Glucose and hypotonicity induced cell swelling stimulate insulin release from pancreatic ß-cells but the mechanisms are poorly understood. Recently, Piezo1 was identified as a mechanically-activated nonselective Ca2+ permeable cationic channel in a range of mammalian cells. As cell swelling induced insulin release could be through stimulation of Ca2+ permeable stretch activated channels, we hypothesised a role for Piezo1 in cell swelling induced insulin release. Two rat ß-cell lines (INS-1 and BRIN-BD11) and freshly-isolated mouse pancreatic islets were studied. Intracellular Ca2+ measurements were performed using the fura-2 Ca2+ indicator dye and ionic current was recorded by whole cell patch-clamp. Piezo1 agonist Yoda1, a competitive antagonist of Yoda1 (Dooku1) and an inactive analogue of Yoda1 (2e) were used as chemical probes. Piezo1 mRNA and insulin secretion were measured by RT-PCR and ELISA respectively. Piezo1 mRNA was detected in both ß-cell lines and mouse islets.

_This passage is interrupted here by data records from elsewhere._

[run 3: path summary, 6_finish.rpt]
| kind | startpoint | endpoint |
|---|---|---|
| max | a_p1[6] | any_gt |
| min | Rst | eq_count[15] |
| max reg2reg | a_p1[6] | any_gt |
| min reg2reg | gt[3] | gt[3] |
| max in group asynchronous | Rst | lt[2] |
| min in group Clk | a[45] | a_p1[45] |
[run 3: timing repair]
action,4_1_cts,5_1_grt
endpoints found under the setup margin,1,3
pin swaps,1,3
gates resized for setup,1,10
### src/rtl/gfx_pkg.sv
// gfx_pkg: shared types and framebuffer geometry for the gfx pipeline.
package gfx_pkg;
    // Framebuffer dimensions match the visible area of the VGA mode.
    localparam int FB_WIDTH       = 640;
    localparam int FB_HEIGHT      = 480;
    localparam int PIXEL_BITS     = 12;
    localparam int COORD_BITS     = 10;
    localparam int AXI_ADDR_WIDTH = 20;
    localparam int ERR_BITS       = COORD_BITS + 2;
    typedef logic [COORD_BITS-1:0]     coord_t;
    typedef logic [PIXEL_BITS-1:0]     color_t;
    typedef logic [AXI_ADDR_WIDTH-1:0] addr_t;
    typedef logic signed [ERR_BITS-1:0] err_t;
    typedef enum logic [1:0] {IDLE, SETUP, DRAW, DONE} gfx_line_state_t;
endpackage

### src/rtl/gfx_line_if.sv
// gfx_line_if: line command input and pixel stream output of the rasterizer.
interface gfx_line_if;
    import gfx_pkg::*;
    logic   start_valid;
    logic   start_ready;
    coord_t x0;
    coord_t y0;
    coord_t x1;
    coord_t y1;
    color_t color;
    logic   pix_valid;
    logic   pix_ready;
    coord_t pix_x;
    coord_t pix_y;
    addr_t  pix_addr;
    color_t pix_color;
    logic   busy;
    logic   done;
    modport master (
        output start_valid, x0, y0, x1, y1, color, pix_ready,
        input  start_ready, pix_valid, pix_x, pix_y, pix_addr, pix_color, busy, done
    );
    modport slave (
        input  start_valid, x0, y0, x1, y1, color, pix_ready,
        output start_ready, pix_valid, pix_x, pix_y, pix_addr, pix_color, busy, done
    );
endinterface

### src/rtl/gfx_line.sv
// gfx_line: Bresenham line rasterizer emitting one framebuffer pixel per step on a valid/ready stream.
module gfx_line
    import gfx_pkg::*;
(
    input  logic      clk,
    input  logic      reset_n,
    gfx_line_if.slave bus
);
    localparam coord_t X_LIM   = coord_t'(FB_WIDTH);
    localparam coord_t Y_LIM   = coord_t'(FB_HEIGHT);
    localparam coord_t C_ONE   = coord_t'(1);
    localparam addr_t  A_ONE   = addr_t'(1);
    localparam addr_t  A_ROW   = addr_t'(FB_WIDTH);
    localparam err_t   E_ZERO  = err_t'(0);

    gfx_line_state_t r_state, w_next;
    coord_t r_x0, r_y0, r_x1, r_y1, r_cur_x, r_cur_y;
    color_t r_color;
    err_t   r_err, r_dx, r_dy;
    logic   r_sx_neg, r_sy_neg;
    addr_t  r_addr;

    logic   w_in_range, w_step, w_last, w_step_x, w_step_y;
    coord_t w_adx, w_ady, w_nx, w_ny;
    err_t   w_e2, w_err;
    addr_t  w_ax, w_naddr;

    assign w_in_range = (r_cur_x < X_LIM) && (r_cur_y < Y_LIM);
    // Clipped pixels are never offered downstream, so they advance without a handshake.
    assign w_step     = (r_state == DRAW) && (bus.pix_ready || !w_in_range);
    assign w_last     = (r_cur_x == r_x1) && (r_cur_y == r_y1);
    assign w_adx      = (r_x1 >= r_x0) ? r_x1 - r_x0 : r_x0 - r_x1;
    assign w_ady      = (r_y1 >= r_y0) ? r_y1 - r_y0 : r_y0 - r_y1;
    assign w_e2       = r_err <<< 1;
    assign w_step_x   = w_e2 >= r_dy;
    assign w_step_y   = w_e2 <= r_dx;
    assign w_err      = r_err + (w_step_x ? r_dy : E_ZERO) + (w_step_y ? r_dx : E_ZERO);
    assign w_nx       = w_step_x ? (r_sx_neg ? r_cur_x - C_ONE : r_cur_x + C_ONE) : r_cur_x;
    assign w_ny       = w_step_y ? (r_sy_neg ? r_cur_y - C_ONE : r_cur_y + C_ONE) : r_cur_y;
    assign w_ax       = w_step_x ? (r_sx_neg ? r_addr - A_ONE : r_addr + A_ONE) : r_addr;
    assign w_naddr    = w_step_y ? (r_sy_neg ? w_ax - A_ROW : w_ax + A_ROW) : w_ax;

    always_ff @(posedge clk or negedge reset_n) begin
        if (!reset_n) r_state <= IDLE;
        else          r_state <= w_next;
    end

    always_comb begin
        w_next = r_state;
        case (r_state)
            IDLE:    w_next = bus.start_valid ? SETUP : IDLE;
            SETUP:   w_next = DRAW;
            DRAW:    w_next = (w_step && w_last) ? DONE : DRAW;
            DONE:    w_next = IDLE;
            default: w_next = IDLE;
        endcase
    end

    always_ff @(posedge clk or negedge reset_n) begin
        if (!reset_n) begin
            r_x0     <= '0;
            r_y0     <= '0;
            r_x1     <= '0;
            r_y1     <= '0;
            r_color  <= '0;
            r_cur_x  <= '0;
            r_cur_y  <= '0;
            r_err    <= '0;
            r_dx     <= '0;
            r_dy     <= '0;
            r_sx_neg <= 1'b0;
            r_sy_neg <= 1'b0;
            r_addr   <= '0;
        end else begin
            if (r_state == IDLE && bus.start_valid) begin
                r_x0    <= bus.x0;
                r_y0    <= bus.y0;
                r_x1    <= bus.x1;
                r_y1    <= bus.y1;
                r_color <= bus.color;
            end
            if (r_state == SETUP) begin
                r_dx     <= err_t'(w_adx);
                r_dy     <= -err_t'(w_ady);
                r_err    <= err_t'(w_adx) - err_t'(w_ady);
                r_sx_neg <= r_x1 < r_x0;
                r_sy_neg <= r_y1 < r_y0;
                r_cur_x  <= r_x0;
                r_cur_y  <= r_y0;
                r_addr   <= addr_t'(r_y0) * A_ROW + addr_t'(r_x0);
            end
            if (w_step && !w_last) begin
                r_cur_x <= w_nx;
                r_cur_y <= w_ny;
                r_err   <= w_err;
                r_addr  <= w_naddr;
            end
        end
    end

    assign bus.start_ready = r_state == IDLE;
    assign bus.busy        = r_state != IDLE;
    assign bus.done        = r_state == DONE;
    assign bus.pix_valid   = (r_state == DRAW) && w_in_range;
    assign bus.pix_x       = r_cur_x;
    assign bus.pix_y       = r_cur_y;
    assign bus.pix_addr    = r_addr;
    assign bus.pix_color   = r_color;
endmodule

### src/flat_wrapper.sv
// flat-port wrapper written by rule: the top's interface ports become plain ports
module gfx_line_flat import gfx_pkg::*;
  (clk, reset_n, bus_start_valid, bus_x0, bus_y0, bus_x1, bus_y1, bus_color, bus_pix_ready, bus_start_ready, bus_pix_valid, bus_pix_x, bus_pix_y, bus_pix_addr, bus_pix_color, bus_busy, bus_done);
  gfx_line_if bus_i ();
  input  logic clk;
  input  logic reset_n;
  input wire logic [$bits(bus_i.start_valid)-1:0] bus_start_valid;
  input wire logic [$bits(bus_i.x0)-1:0] bus_x0;
  input wire logic [$bits(bus_i.y0)-1:0] bus_y0;
  input wire logic [$bits(bus_i.x1)-1:0] bus_x1;
  input wire logic [$bits(bus_i.y1)-1:0] bus_y1;
  input wire logic [$bits(bus_i.color)-1:0] bus_color;
  input wire logic [$bits(bus_i.pix_ready)-1:0] bus_pix_ready;
  output wire logic [$bits(bus_i.start_ready)-1:0] bus_start_ready;
  output wire logic [$bits(bus_i.pix_valid)-1:0] bus_pix_valid;
  output wire logic [$bits(bus_i.pix_x)-1:0] bus_pix_x;
  output wire logic [$bits(bus_i.pix_y)-1:0] bus_pix_y;
  output wire logic [$bits(bus_i.pix_addr)-1:0] bus_pix_addr;
  output wire logic [$bits(bus_i.pix_color)-1:0] bus_pix_color;
  output wire logic [$bits(bus_i.busy)-1:0] bus_busy;
  output wire logic [$bits(bus_i.done)-1:0] bus_done;
  assign bus_i.start_valid = bus_start_valid;
  assign bus_i.x0 = bus_x0;
  assign bus_i.y0 = bus_y0;
  assign bus_i.x1 = bus_x1;
  assign bus_i.y1 = bus_y1;
  assign bus_i.color = bus_color;
  assign bus_i.pix_ready = bus_pix_ready;
  assign bus_start_ready = bus_i.start_ready;
  assign bus_pix_valid = bus_i.pix_valid;
  assign bus_pix_x = bus_i.pix_x;
  assign bus_pix_y = bus_i.pix_y;
  assign bus_pix_addr = bus_i.pix_addr;
  assign bus_pix_color = bus_i.pix_color;
  assign bus_busy = bus_i.busy;
  assign bus_done = bus_i.done;
  gfx_line u_core (.clk(clk), .reset_n(reset_n), .bus(bus_i));
endmodule
### config.mk
export PLATFORM = sky130hd
export DESIGN_NAME = gfx_line_flat
export DESIGN_NICKNAME = d
export VERILOG_FILES = /design/src/rtl/gfx_pkg.sv /design/src/rtl/gfx_line_if.sv /design/src/rtl/gfx_line.sv /design/src/flat_wrapper.sv
export SDC_FILE = /design/constraint.sdc
export NUM_CORES = 1
export LEC_CHECK = 0
export ABC_AREA = 1
export CORE_MARGIN = 1
export CORE_UTILIZATION = 54
export DETAILED_ROUTE_END_ITERATION = 16
export GPL_ROUTABILITY_DRIVEN = 0
export PLACE_DENSITY = 0.75
export SYNTH_ARGS = -nofsm -noshare
export SYNTH_HDL_FRONTEND = slang
export SYNTH_SLANG_ARGS = --single-unit
### constraint.sdc
create_clock -name clk -period 7.5 [get_ports clk]
set_clock_uncertainty 0.2 [all_clocks]
set_input_delay 2.25 -clock clk [delete_from_list [all_inputs] [get_ports clk]]
set_output_delay 2.25 -clock clk [all_outputs]
set_load 0.05 [all_outputs]
==> impl_metrics.py <==
metrics = {
    "routing": {
        "first_pass_iters": 5,
        "wl_mm": 35.6,
        "avgRoutedWirePerCell_um": 16.2,
        "drc_errors": 0,
        "ant_nets": 0,
        "drt-vias-per-instance": 5.56,
        "drt_iter0_drc": 1006,
        "dr_total_vias": 12235,
    },
    "yosys": {
        "ys_seq_area_share_pct": 25.3,
        "synth_top_area_share_pct": 25.3,
        "synth_flop_cell": "dfrtp_1",
        "synth_xor_area_share_pct": 5.43,
        "synth_compound_area_share_pct": 15.6,
        "ys_types": 57,
        "synth_edf_count": 0,
        "syn_inst": 1778,
        "ys.warnings.count": 0,
        "synth_adder_area_share_pct": 17.8,
        "synthSimpleGateAreaFrac_pct": 24.1,
        "ys_ff_latch": 129,
        "synth_top_family_by_area": "simple AND/OR/NAND/NOR gates",
        "synth.avg_cell_area_um2": 7.17,
        "yosys.area.top_type": "dfrtp_1",
        "synth.most_common_cell": "nand2_1",
        "synth_mux_area_share_pct": 1.39,
        "synthTopCellsByCount": "375 x nand2_1, 278 x inv_1, 158 x nor2_1, 156 x a21oi_1, 146 x ha_1",
        "syn_area_mm2": 0.0127,
        "async_reset_ff_share_pct": 100,
        "synth_area_leaders": "dfrtp_1 25%, ha_1 14%, nand2_1 11%, inv_1 8.2%, a21oi_1 6.1%",
        "synth.net_count": 2002,
    },
    "setup_path": {
        "criticalPathCategory": "register to register",
        "cp_cell_sequence": "inv_1 > ha_1 > inv_1 > fa_1 > nand2_1 > nand2_1 > a21oi_1 > o21ai_1 > a21oi_2 > o211ai_2 > nand2_1 > o21ai_1 > xnor2_1 > ha_1 > nand2_1 > nor2_1 > a211oi_1 > nor2_1 > o21ai_0 > nand2_1 > xor2_1 > o22ai_2 > a21oi_1",
        "crit_path_max_incr_delay_ns": 0.40,
        "required_ns": 7.65,
        "cp_max_fo": 13,
        "cp-start-kind": "register",
        "cp-end-kind": "register",
        "crit_slowest_cell": "xnor2_1",
        "crit_arrival_ns": 4.85,
        "crit_top_cell": "nand2_1",
    },
    "min_path": {
        "hold_class": "register to register",
    },
    "sta": {
        "grt_setup_unrepaired": "no",
        "drv_slew": 0,
        "max_freq_mhz": 213,
        "fin_setup_tns_ns": 0,
        "relSlewSlack_pct": 35.6,
        "tightest_slew_ns": 0.966,
        "finalCriticalPeriod_ns": 4.70,
        "setup_viol": 0,
        "min_period_over_period_pct": 62.6,
        "hold_viol_final": 0,
    },
    "placed_design": {
        "dp_hpwl_mm": 27.6,
        "port_buffers": 111,
        "place_area_mm2": 0.0140,
    },
    "layout": {
        "syn2layout_area_growth_pct": 15.4,
        "nFillCells": 1994,
        "design_area_mm2": 0.0147,
        "antenna_cells": 0,
        "drive_gt1_share_pct": 5.77,
        "layout.nets": 2100,
    },
    "cts": {
        "cts_setup_buffers": 0,
        "clk_pin_slew_worst_paths_ns": 0.06,
        "clk_latency_ns": 0.43,
        "postCtsHoldBufs": 0,
        "clk_path_buf_depth": 2,
        "cts_sinks": 129,
        "clk_root_buffer_cell": "clkbuf_16",
        "htreeDepth": 4,
        "cts_tree": "done",
        "cts_made_buffers": 17,
        "cts_resized": 0,
    },
    "flow_run": {
        "cap_viol_max_count": 0,
    },
    "floorplan": {
        "ios": 112,
        "die_h_um": 156,
        "num_rows": 55,
        "start_util_pct": 55.6,
        "coreArea_mm2": 0.0229,
        "fp.dieArea_mm2": 0.0242,
        "die_x_um": 156,
    },
    "global_routing": {
        "antenna_found_initial": 0,
        "grt_first_pass_wirelength_mm": 58.3,
        "grt_max_degree": 92,
        "track_usage_pct": 30.5,
        "grt-ovfl-total": 0,
        "grt_pass1_vias": 11598,
    },
    "outcome": {
        "status": "complete, no violations",
    },
}
==> per-layer routing <==
| metal | track usage [%] | part of all wire, % | vias up |
|---|---|---|---|
| li1 | - | - | 5993 |
| met3 | 5.36 | 7.5 | 85 |
| met4 | 13.6 | 3.9 | 0 |
| met2 | 47.7 | 44 | 496 |
| met5 | 0 | 0 | - |
| met1 | 41.4 | 45 | 5661 |
==> final timing paths <==
| kind | from | endpoint | slack, ns | depth (start not counted) |
|---|---|---|---|---|
| min in group asynchronous | reset_n | u_core.r_dy[8] | 1.62 | 1 |
| max | u_core.r_x1[0] | u_core.r_err[8] | 2.80 | 23 |
| min | u_core.bus.pix_color[11] | u_core.bus.pix_color[11] | 0.31 | 1 |
| max in group asynchronous | reset_n | u_core.r_dx[1] | 4.13 | 2 |
| max reg2reg | u_core.r_x1[0] | u_core.r_err[8] | 2.80 | 23 |
| min reg2reg | u_core.bus.pix_color[11] | u_core.bus.pix_color[11] | 0.31 | 1 |
==> cell usage in the layout (no fill, tap or decap), types with 5 or more instances in the layout <==
cell type,count
nand3_1,86
a21oi_1,156
a21o_1,6
o21ai_0,108
or2_2,12
o21bai_1,10
nor3_1,15
nand2_2,14
o22ai_1,5
xor2_1,59
clkbuf_16,17
bufinv_16,5
xnor2_1,20
nand4_1,25
o21ai_1,16
nand2_4,5
nor2_1,158
inv_1,278
mux2_2,14
ha_1,146
inv_2,5
dfrtp_1,129
o211ai_1,8
nand2_1,374
nand3b_1,7
fa_1,22
a31oi_1,12
clkdlybuf4s50_1,110
==> stage by stage <==
step                      utilization [%]  std cells  setup WS (ns)  hold slack [ns]
after global routing                 64.2       2202           2.40            0.333
after detailed placement             61.3       2170           2.53            0.291
after global placement               61.3       2170           2.63            0.274
after floorplan                         -       1778           3.37            0.253
after CTS                            64.2       2202           2.83            0.310
final                                64.2       2202           2.80            0.310
==> logic make-up (layout without fill, tap and decap cells) <==
kind of cell,after synthesis,in the layout
AO/OA/AOI/OAI,354,354
XOR/XNOR,79,79
adder cells (fa/ha/maj),168,168
buffers and inverters,320,431
flip-flops,129,129
multiplexers,16,16
AND/OR/NAND/NOR,712,712
==> sequential cells by signal, indices dropped and copies added, names as in the netlist <==
register,cells
u_core.r_dy,12
u_core.bus.pix_addr,20
u_core.r_y0,10
u_core.bus.pix_color,12
u_core.r_err,11
u_core.r_sy_neg,1
u_core.r_dx,10
u_core.r_sx_neg,1
u_core.bus.pix_y,10
u_core.r_y1,10
u_core.bus.pix_x,10
u_core.r_x0,10
u_core.r_x1,10
u_core.r_state,2
==> worst max-delay path: cells and delay by family, from the launching register on <==
| kind | cells | cell delay (ns) |
|---|---|---|
| and+or+nand+nor | 7 | 0.57 |
| DFF | 1 | 0.39 |
| AOI/OAI and AO/OA | 9 | 1.69 |
| xor gates and xnor gates | 2 | 0.63 |
| adders and majority gates | 3 | 0.93 |
| buffers and inverters | 2 | 0.18 |
==> area by class of cell <==
type / count / area (um^2) / share of cell area, %
clock buffer: 18 / 439 / 2.99
clock inverter: 14 / 226 / 1.54
inverter: 284 / 1070 / 7.28
multi-input combinational: 1329 / 8210 / 55.8
sequential: 129 / 3230 / 22.0
tap: 313 / 392 / 2.66
timing repair buffer: 115 / 1140 / 7.77
Power is left out: the tool's default activity adds up to more than one toggle a clock period on the data nets, which glitch-free logic cannot reach.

Yoda1 evoked Ca2+ entry was inhibited by Yoda1 antagonist Dooku1 as well as other Piezo1 inhibitors gadolinium and ruthenium red, and not mimicked by 2e. Yoda1, but not 2e, stimulated Dooku1-sensitive insulin release from ß-cells and pancreatic islets. Hypotonicity and high glucose increased intracellular Ca2+ and enhanced Yoda1 Ca2+ influx responses. Yoda1 and hypotonicity induced insulin release were significantly inhibited by Piezo1 specific siRNA. Pancreatic islets from mice with haploinsufficiency of Piezo1 released less insulin upon exposure to Yoda1. The data show that Piezo1 channel agonist induces insulin release from ß-cell lines and mouse pancreatic islets suggesting a role for Piezo1 in cell swelling induced insulin release. Hence Piezo1 agonists have the potential to be used as enhancers of insulin release.